Page MenuHomePhabricator

[Analytics] Baseline metrics for data dumps
Closed, ResolvedPublic

Description

Wikidata Analytics Request

This task was generated using the Wikidata Analytics request form. Please use the task template linked on our project page to create issues for the team. Thank you!

Purpose

We need the following baseline metrics for data dumps per month:

  • # downloads (full v partial across the different types)
  • # downloads per unique ip x user agent
  • # unique user agents
  • Size of a full data dump in GB

Desired Outputs

Please list the desired outputs of this task.

Baseline metrics for Wikidata data dumps

Deadline

Please make the time sensitivity of this task clear with a date that it should be completed by.

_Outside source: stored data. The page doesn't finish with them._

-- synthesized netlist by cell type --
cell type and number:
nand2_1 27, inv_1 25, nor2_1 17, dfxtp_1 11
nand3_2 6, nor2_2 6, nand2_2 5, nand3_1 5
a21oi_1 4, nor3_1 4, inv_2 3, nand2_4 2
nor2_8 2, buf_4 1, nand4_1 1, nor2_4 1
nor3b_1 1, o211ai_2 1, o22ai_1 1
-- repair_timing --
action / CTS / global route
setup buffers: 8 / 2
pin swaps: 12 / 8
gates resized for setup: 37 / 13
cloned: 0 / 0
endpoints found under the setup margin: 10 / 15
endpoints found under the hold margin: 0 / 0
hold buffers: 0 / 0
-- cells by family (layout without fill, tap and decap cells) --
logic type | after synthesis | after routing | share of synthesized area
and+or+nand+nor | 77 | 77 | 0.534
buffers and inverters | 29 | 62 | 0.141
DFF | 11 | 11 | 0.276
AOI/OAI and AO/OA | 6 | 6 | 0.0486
==> src/sv/butterworth_lowpass_4th_order_unit.sv <==
`timescale 1ns / 1ps
// ---------------------------------------------------------------------------
// butterworth_lowpass_4th_order_unit
// Fourth-order low-pass filter from two cascaded biquad sections, run by a
// small microprogram over one shared multiplier.
// ---------------------------------------------------------------------------
// Usage: samples enter on din and filtered samples leave on dout, one output
// word for every input word, in order. Coefficients and the enable bit are
// written on cfg, which is always ready and should only be used while the
// unit is idle.
// With the filter enabled, each section spends six steps of the program on
// three multiplies through the single multiplier, the accumulation,
// rounding and the state update, and one more step forms the output. With
// the filter disabled, the program branches from its check step straight
// to the pass-through step, which loads the output register.
// A new word is accepted only once the program has returned to its wait
// step, so the unit does not take a word while the last one is still in
// the program.
// Reset clears the section state, the configuration registers (filter
// disabled, all coefficients zero) and the output valid flag.
// When dout stalls, a finished word is held in the output register; the next
// word is still accepted and computed, and the program waits at its output
// step until the register is free.
// ---------------------------------------------------------------------------
module butterworth_lowpass_4th_order_unit #(
    parameter int SAMPLE_WIDTH = bwlp_pkg::SAMPLE_WIDTH_DEF,
    parameter int COEF_WIDTH   = bwlp_pkg::COEF_WIDTH_DEF,
    parameter int STATE_WIDTH  = bwlp_pkg::STATE_WIDTH_DEF
) (
    input logic       clk,
    input logic       rst_n,
    bwlp_in_if.sink   din,
    bwlp_out_if.source dout,
    bwlp_cfg_if.sink  cfg
);
    import bwlp_pkg::*;

    logic                         enable_reg;
    logic signed [COEF_WIDTH-1:0] coef_reg [NUM_COEFS];
    ucode_t                       ctl;
    stat_t                        stat;
    logic                         in_ready;
    logic                         in_fire;
    logic                         out_busy;

    assign cfg.ready = 1'b1;
    assign din.ready = in_ready;
    assign in_fire   = din.valid && in_ready;

    assign stat.in_valid = din.valid;
    assign stat.enable   = enable_reg;
    assign stat.out_busy = out_busy;

    always_ff @(posedge clk or negedge rst_n)
    begin
        if (!rst_n)
        begin
            enable_reg <= 1'b0;
            for (int i = 0; i < NUM_COEFS; i++)
                coef_reg[i] <= '0;
        end
        else if (cfg.valid)
        begin
            if (cfg.index == REG_ENABLE)
                enable_reg <= cfg.data[0];
            else if (cfg.index inside {[REG_S1_GAIN:REG_S2_FB2]})
                coef_reg[COEF_IDX_W'(cfg.index - REG_S1_GAIN)] <= cfg.data;
        end
    end

    bwlp_sequencer u_seq (
        .clk      (clk),
        .rst_n    (rst_n),
        .stat     (stat),
        .ctl      (ctl),
        .in_ready (in_ready)
    );

    bwlp_datapath #(
        .SAMPLE_WIDTH (SAMPLE_WIDTH),
        .COEF_WIDTH   (COEF_WIDTH),
        .STATE_WIDTH  (STATE_WIDTH)
    ) u_dp (
        .clk        (clk),
        .rst_n      (rst_n),
        .ctl        (ctl),
        .in_fire    (in_fire),
        .sample_in  (din.sample_in),
        .coef       (coef_reg),
        .out_ready  (dout.ready),
        .out_valid  (dout.valid),
        .sample_out (dout.sample_out),
        .out_busy   (out_busy)
    );

endmodule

If there is no specific date, then the task will be triaged based on its priority.

04.08.2025


Information below this point is filled out by the task assignee.

Assignee Planning

Sub Tasks

A full breakdown of the steps to complete this task.

  • Explicitly define the metrics needed
  • Write all create table queries for the DAG jobs
  • Write all the computation queries for the DAGs
  • Test query processes in local DB schema
  • Write DAG(s)
  • Test DAG(s)
  • Deploy DAG(s)

Estimation

Estimate: 2-3 days
Actual:

Data

The tables that will be referenced in this task.

  • link_to_table

Notes

Things that came up during the completion of this task, questions to be answered and follow up tasks.

  • Note

Event Timeline

Ifrahkhanyaree_WMDE renamed this task from Baseline metrics for data dumps to [Analytics] Baseline metrics for data dumps.Jul 17 2025, 8:54 AM

Hallo halloo, just checking - would you have an idea of when I could have these numbers by?

Hellooo 👋 We just heard back that T403159 will still be a bit, so this will need to be a recurring task that done manually. I'd been hoping that the work for this could be a DAG. I'll try to get the notebook set up and get the first few months of data by EOW or early next week at the latest as I've been able to make a lot of progress on the ones that jumped ahead of this one :)

That sounds good! If I get some data for the last few months of this year, then I can use that to come up with a KR for next year. After that there's no urgency to this ticket, so no worries

Moving this into In Review :)

As of now we can't do a DAG for this process, so I'll be manually running a process defined in T399808_wd_dump_metrics.ipynb. We need to get the logs from stat1011, and then a process is ran to generate the data for the wmde.wd_dump_request_metadata_monthly and wmde.wd_dump_metrics_monthly tables. This information has since also been displayed on the wmde_wd_dump_metrics_monthly Superset dashboard.